Research Projects

Hydrogen energy is considered an efficient, clean, and eco-friendly alternative compared to fossil fuels. For practical usage, however, hydrogen must be stored at optimum conditions (temperatures and pressures) to ensure its easy reversibility and fast kinetics. There have been several attempts to utilize carbon-based materials and their analogues for hydrogen storage, but most of them have been found to weakly adsorb hydrogen. The next prominent candidates for hydrogen storage are metal decorated absorbents and complex metal hydrides. Note, however, that the cohesive energies of metal should be smaller than the adsorption energies. Transition metals are prone to cohesion because of their large cohesive energies. In order to avoid this, materials containing light elements should be preferred. For instance, the compounds or clusters containing s-block metals should be considered. As these metals possess relatively smaller cohesive energies, hydrogen is absorbed directly into the cluster and the problem of cohesion can be eliminated. However, the use of s-block metals is restricted by the fact that, unlike transition metals, they have fixed valence, i.e., oxidation state (+1). Therefore, their bonding tendency is very limited, which certainly affects the hydrogen storage capacity. Thus, there are several constraints, which need to be addressed for an efficient hydrogen storage system. This presumably requires a fundamental understanding of the systems being used for hydrogen storage, e.g., to alter the characteristics of well-known complex hydrides. Superalkalis are clusters having ionization energy lower than those of alkali metal atoms. These clusters possess not only unusual structures but also many fruitful applications.
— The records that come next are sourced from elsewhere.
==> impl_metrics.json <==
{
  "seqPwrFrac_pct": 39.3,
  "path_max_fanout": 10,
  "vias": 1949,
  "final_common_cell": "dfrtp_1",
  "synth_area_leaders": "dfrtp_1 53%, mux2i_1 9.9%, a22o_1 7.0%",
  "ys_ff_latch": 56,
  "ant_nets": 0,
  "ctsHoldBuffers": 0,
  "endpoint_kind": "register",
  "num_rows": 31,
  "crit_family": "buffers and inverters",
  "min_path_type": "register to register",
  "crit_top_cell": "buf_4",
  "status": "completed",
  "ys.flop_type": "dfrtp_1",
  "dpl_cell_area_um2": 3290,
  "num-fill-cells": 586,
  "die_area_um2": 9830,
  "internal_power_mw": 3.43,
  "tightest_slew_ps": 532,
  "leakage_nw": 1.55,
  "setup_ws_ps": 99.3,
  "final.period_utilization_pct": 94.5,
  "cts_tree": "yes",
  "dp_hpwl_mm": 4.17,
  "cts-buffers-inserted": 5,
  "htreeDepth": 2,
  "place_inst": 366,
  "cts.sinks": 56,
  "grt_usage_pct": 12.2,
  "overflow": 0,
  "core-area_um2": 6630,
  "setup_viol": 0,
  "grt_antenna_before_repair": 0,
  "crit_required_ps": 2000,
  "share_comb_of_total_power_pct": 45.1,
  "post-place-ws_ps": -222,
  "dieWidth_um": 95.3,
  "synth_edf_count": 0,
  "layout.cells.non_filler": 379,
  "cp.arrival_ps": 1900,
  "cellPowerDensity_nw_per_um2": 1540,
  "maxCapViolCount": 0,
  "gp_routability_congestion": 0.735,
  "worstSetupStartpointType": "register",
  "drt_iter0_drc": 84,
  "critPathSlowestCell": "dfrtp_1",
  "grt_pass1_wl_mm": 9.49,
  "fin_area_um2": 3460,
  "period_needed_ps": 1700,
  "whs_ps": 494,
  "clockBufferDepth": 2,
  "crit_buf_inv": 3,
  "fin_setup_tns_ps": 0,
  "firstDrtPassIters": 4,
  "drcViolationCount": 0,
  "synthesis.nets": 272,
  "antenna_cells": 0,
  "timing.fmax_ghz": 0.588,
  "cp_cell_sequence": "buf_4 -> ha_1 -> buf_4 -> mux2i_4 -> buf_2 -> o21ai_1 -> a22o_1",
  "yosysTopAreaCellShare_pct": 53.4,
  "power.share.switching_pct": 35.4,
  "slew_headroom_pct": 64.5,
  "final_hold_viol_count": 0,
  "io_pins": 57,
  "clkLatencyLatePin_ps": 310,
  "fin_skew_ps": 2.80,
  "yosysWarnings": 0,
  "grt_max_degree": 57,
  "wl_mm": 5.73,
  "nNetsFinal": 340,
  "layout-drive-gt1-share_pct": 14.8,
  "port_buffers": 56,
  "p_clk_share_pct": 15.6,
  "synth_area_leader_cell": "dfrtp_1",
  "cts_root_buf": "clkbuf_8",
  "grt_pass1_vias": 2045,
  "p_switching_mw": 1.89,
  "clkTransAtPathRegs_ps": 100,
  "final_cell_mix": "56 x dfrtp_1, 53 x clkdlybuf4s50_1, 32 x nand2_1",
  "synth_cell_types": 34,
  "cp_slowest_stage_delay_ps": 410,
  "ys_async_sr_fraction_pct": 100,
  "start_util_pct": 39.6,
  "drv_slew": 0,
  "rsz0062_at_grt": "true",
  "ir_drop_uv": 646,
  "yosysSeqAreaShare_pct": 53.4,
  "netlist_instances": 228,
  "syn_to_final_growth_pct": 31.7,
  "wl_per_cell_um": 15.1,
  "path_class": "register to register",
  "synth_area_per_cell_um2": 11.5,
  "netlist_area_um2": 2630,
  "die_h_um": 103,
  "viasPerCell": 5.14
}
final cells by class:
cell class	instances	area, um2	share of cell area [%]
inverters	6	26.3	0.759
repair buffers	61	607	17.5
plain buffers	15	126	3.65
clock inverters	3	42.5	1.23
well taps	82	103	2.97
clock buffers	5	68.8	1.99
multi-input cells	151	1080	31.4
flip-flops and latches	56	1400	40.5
--- config.mk ---
export PLATFORM = sky130hd
export DESIGN_NAME = seven_seg_scan_decoder
export DESIGN_NICKNAME = d
export VERILOG_FILES = /design/src/rtl/sevseg_pkg.sv /design/src/rtl/seven_seg_pattern_decode.sv /design/src/rtl/seven_seg_scan_decoder.sv
export SDC_FILE = /design/constraint.sdc
export NUM_CORES = 1
export LEC_CHECK = 0
export BUFFER_PORTS_ARGS = -buffer_cell sky130_fd_sc_hd__buf_2
export CORE_UTILIZATION = 35
export DETAILED_ROUTE_END_ITERATION = 12
export SYNTH_ARGS = -nofsm -noshare
export SYNTH_HDL_FRONTEND = slang
export SYNTH_SLANG_ARGS = --single-unit
--- constraint.sdc ---
create_clock -name clk -period 2.5 [get_ports clk]
set_input_delay 0.125 -clock clk [delete_from_list [all_inputs] [get_ports clk]]
set_output_delay 0.125 -clock clk [all_outputs]
set_load 0.01 [all_outputs]
--- src/rtl/sevseg_pkg.sv ---
// ---------------------------------------------------------------------------
// sevseg_pkg
// Shared definitions for the seven-segment scan decoder:
//   - active-low segment patterns {g,f,e,d,c,b,a} for every decodable glyph
//   - special digit codes (blank, invalid, underscore)
//   - scan FSM state type
//   - anode helpers (legality check, one-hot-low to slot index)
// No ports (package).
// ---------------------------------------------------------------------------
package sevseg_pkg;

    localparam logic [6:0] SEG_0          = 7'h40;
    localparam logic [6:0] SEG_1          = 7'h79;
    localparam logic [6:0] SEG_2          = 7'h24;
    localparam logic [6:0] SEG_3          = 7'h30;
    localparam logic [6:0] SEG_4          = 7'h19;
    localparam logic [6:0] SEG_5          = 7'h12;
    localparam logic [6:0] SEG_6          = 7'h02;
    localparam logic [6:0] SEG_7          = 7'h78;
    localparam logic [6:0] SEG_8          = 7'h00;
    localparam logic [6:0] SEG_9          = 7'h10;
    localparam logic [6:0] SEG_A          = 7'h08;
    localparam logic [6:0] SEG_B          = 7'h03;
    localparam logic [6:0] SEG_C          = 7'h46;
    localparam logic [6:0] SEG_D          = 7'h21;
    localparam logic [6:0] SEG_E          = 7'h06;
    localparam logic [6:0] SEG_F          = 7'h0E;
    localparam logic [6:0] SEG_UNDERSCORE = 7'h77;
    localparam logic [6:0] SEG_BLANK      = 7'h7F;

    localparam logic [4:0] CODE_BLANK      = 5'h10;
    localparam logic [4:0] CODE_INVALID    = 5'h1E;
    localparam logic [4:0] CODE_UNDERSCORE = 5'h1F;

    typedef enum logic [1:0] {
        ST_IDLE     = 2'd0,
        ST_SETTLE   = 2'd1,
        ST_SAMPLE   = 2'd2,
        ST_WAIT_CHG = 2'd3
    } scan_state_e;

    // Exactly one anode driven low.
    function automatic logic an_is_legal(input logic [3:0] an_v);
        logic legal;
        case (an_v)
            4'hE, 4'hD, 4'hB, 4'h7: legal = 1'b1;
            default:                legal = 1'b0;
        endcase
        return legal;
    endfunction

    // Slot index of the low anode; only meaningful for legal patterns.
    function automatic logic [1:0] an_to_idx(input logic [3:0] an_v);
        logic [1:0] idx;
        case (an_v)
            4'hE:    idx = 2'd0;
            4'hD:    idx = 2'd1;
            4'hB:    idx = 2'd2;
            4'h7:    idx = 2'd3;
            default: idx = 2'd0;
        endcase
        return idx;
    endfunction

endpackage
File: config.mk
export PLATFORM = sky130hd
export DESIGN_NAME = grid_io_tile_multi
export DESIGN_NICKNAME = d
export VERILOG_FILES = /design/src/rtl/grid_io_tile_multi.sv
export SDC_FILE = /design/constraint.sdc
export NUM_CORES = 1
export LEC_CHECK = 0
export BUFFER_PORTS_ARGS = -buffer_cell sky130_fd_sc_hd__buf_2
export CAP_MARGIN = 15
export CORE_ASPECT_RATIO = 2
export CORE_MARGIN = 5
export CORE_UTILIZATION = 40
export DETAILED_ROUTE_END_ITERATION = 12
export GPL_TIMING_DRIVEN = 1
export PLACE_DENSITY = 0.76
export SKIP_CTS_REPAIR_TIMING = 1
export SYNTH_ARGS = -nofsm -noshare
export SYNTH_HDL_FRONTEND = slang
export SYNTH_SLANG_ARGS = --single-unit
export TNS_END_PERCENT = 50
File: constraint.sdc
create_clock -name prog_clk -period 3.7 [get_ports prog_clk]
set_clock_uncertainty 0.05 [all_clocks]
set_input_delay 0 -clock prog_clk [delete_from_list [all_inputs] [get_ports prog_clk]]
set_output_delay 0 -clock prog_clk [all_outputs]
set_load 0.01 [all_outputs]
File: src/rtl/sparkles_pkg.sv
// Shared constants for the sparkles sprite ROM: sprite geometry, ROM size
// and the per-frame arm length (R) and diagonal length (D) tables.
package sparkles_pkg;

    localparam int SPR_DIM      = 20;
    localparam int SPR_CENTRE   = 9;
    localparam int FRAME_PIXELS = 400;
    localparam int NUM_FRAMES   = 4;
    localparam int ROM_DEPTH    = 4096;
    localparam int ADDR_W       = 12;
    localparam int COORD_W      = 5;
    localparam int FRAME_W      = 2;

    // Highest address that holds sprite data, plus one.
    localparam int DATA_END = NUM_FRAMES * FRAME_PIXELS;

    // Arm half-length R for each frame.
    function automatic logic [COORD_W-1:0] frame_arm(input logic [FRAME_W-1:0] f);
        logic [COORD_W-1:0] r;
        r = 5'd3;
        case (f)
            2'd0: r = 5'd3;
            2'd1: r = 5'd6;
            2'd2: r = 5'd9;
            2'd3: r = 5'd4;
            default: r = 5'd3;
        endcase
        return r;
    endfunction

    // Diagonal half-length D for each frame.
    function automatic logic [COORD_W-1:0] frame_diag(input logic [FRAME_W-1:0] f);
        logic [COORD_W-1:0] d;
        d = 5'd1;
        case (f)
            2'd0: d = 5'd1;
            2'd1: d = 5'd3;
            2'd2: d = 5'd5;
            2'd3: d = 5'd2;
            default: d = 5'd1;
        endcase
        return d;
    endfunction

endpackage

File: src/rtl/sparkles_pixel.sv
// Combinational sparkle pattern: lit when on the vertical/horizontal arm
// (length R) or on a diagonal (length D) around the sprite centre.
// Ports: frame_i (frame 0..3), x_i / y_i (0..19), lit_o (pixel on).
module sparkles_pixel
    import sparkles_pkg::*;
(
    input  logic [FRAME_W-1:0] frame_i,
    input  logic [COORD_W-1:0] x_i,
    input  logic [COORD_W-1:0] y_i,
    output logic               lit_o
);

    localparam logic [COORD_W-1:0] CTR = COORD_W'(SPR_CENTRE);

    logic [COORD_W-1:0] dx;
    logic [COORD_W-1:0] dy;
    logic [COORD_W-1:0] arm;
    logic [COORD_W-1:0] diag;

    always_comb begin
        dx    = (x_i >= CTR) ? (x_i - CTR) : (CTR - x_i);
        dy    = (y_i >= CTR) ? (y_i - CTR) : (CTR - y_i);
        arm   = frame_arm(frame_i);
        diag  = frame_diag(frame_i);
        lit_o = ((dx == '0) && (dy <= arm))
              | ((dy == '0) && (dx <= arm))
              | ((dx == dy) && (dx <= diag));
    end

endmodule

File: src/rtl/sparkles.sv
// Read-only 4096x1 sparkle sprite ROM: 4 frames of 20x20 pixels at
// addresses 0..1599, zero elsewhere. One-edge read latency; define
// SPARKLES_OUT_REG_EN to add a second output register (latency 2).
// Ports: clock (read clock), reset (async, active high),
//        address (12-bit linear address), q (pixel, 1 = lit).
module sparkles
    import sparkles_pkg::*;
(
    input  logic              clock,
    input  logic              reset,
    input  logic [ADDR_W-1:0] address,
    output logic              q
);

    localparam logic [ADDR_W-1:0] FP = ADDR_W'(FRAME_PIXELS);

    logic [FRAME_W-1:0] frame;
    logic [ADDR_W-1:0]  base;
    logic [8:0]         p;
    logic [COORD_W-1:0] x;
    logic [COORD_W-1:0] y;
    logic               in_range;
    logic               lit;
    logic               q_d;
    logic               q_q;

    // Frame by range compare avoids a full 12-bit divider.
    always_comb begin
        frame = 2'd0;
        base  = '0;
        if (address >= 3 * FP) begin
            frame = 2'd3;
            base  = 3 * FP;
        end else if (address >= 2 * FP) begin
            frame = 2'd2;
            base  = 2 * FP;
        end else if (address >= FP) begin
            frame = 2'd1;
            base  = FP;
        end
        // Pixel index is < 400 whenever in range, so 9 bits suffice.
        p        = 9'(address - base);
        y        = COORD_W'(p / 9'(SPR_DIM));
        x        = COORD_W'(p % 9'(SPR_DIM));
        in_range = address < ADDR_W'(DATA_END);
    end

    sparkles_pixel u_pixel (
        .frame_i (frame),
        .x_i     (x),
        .y_i     (y),
        .lit_o   (lit)
    );

    assign q_d = in_range & lit;

    always_ff @(posedge clock or posedge reset) begin
        if (reset) begin
            q_q <= 1'b0;
        end else begin
            q_q <= q_d;
        end
    end

`ifdef SPARKLES_OUT_REG_EN
    logic q2_q;

    always_ff @(posedge clock or posedge reset) begin
        if (reset) begin
            q2_q <= 1'b0;
        end else begin
            q2_q <= q_q;
        end
    end

    assign q = q2_q;
`else
    assign q = q_q;
`endif

endmodule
The compounds based on superalkalis can possess strong nonlinear optical responses. It has also been reported that superalkalis can be used to design alkalides and superbases. The underlying idea is that superalkalis is hypervalent clusters having strong reducing power. This tendency of superalkalis led them to bind with CO2 and NOx molecules and consequently, to capture or store these small molecules. Although the intriguing applications of superalkalis are continuously increasing, the potential of superalkalis in hydrogen storage remains to be explored. The proposed project aims to unravel this hidden aspect of superalkalis, which might be useful for future technological applications.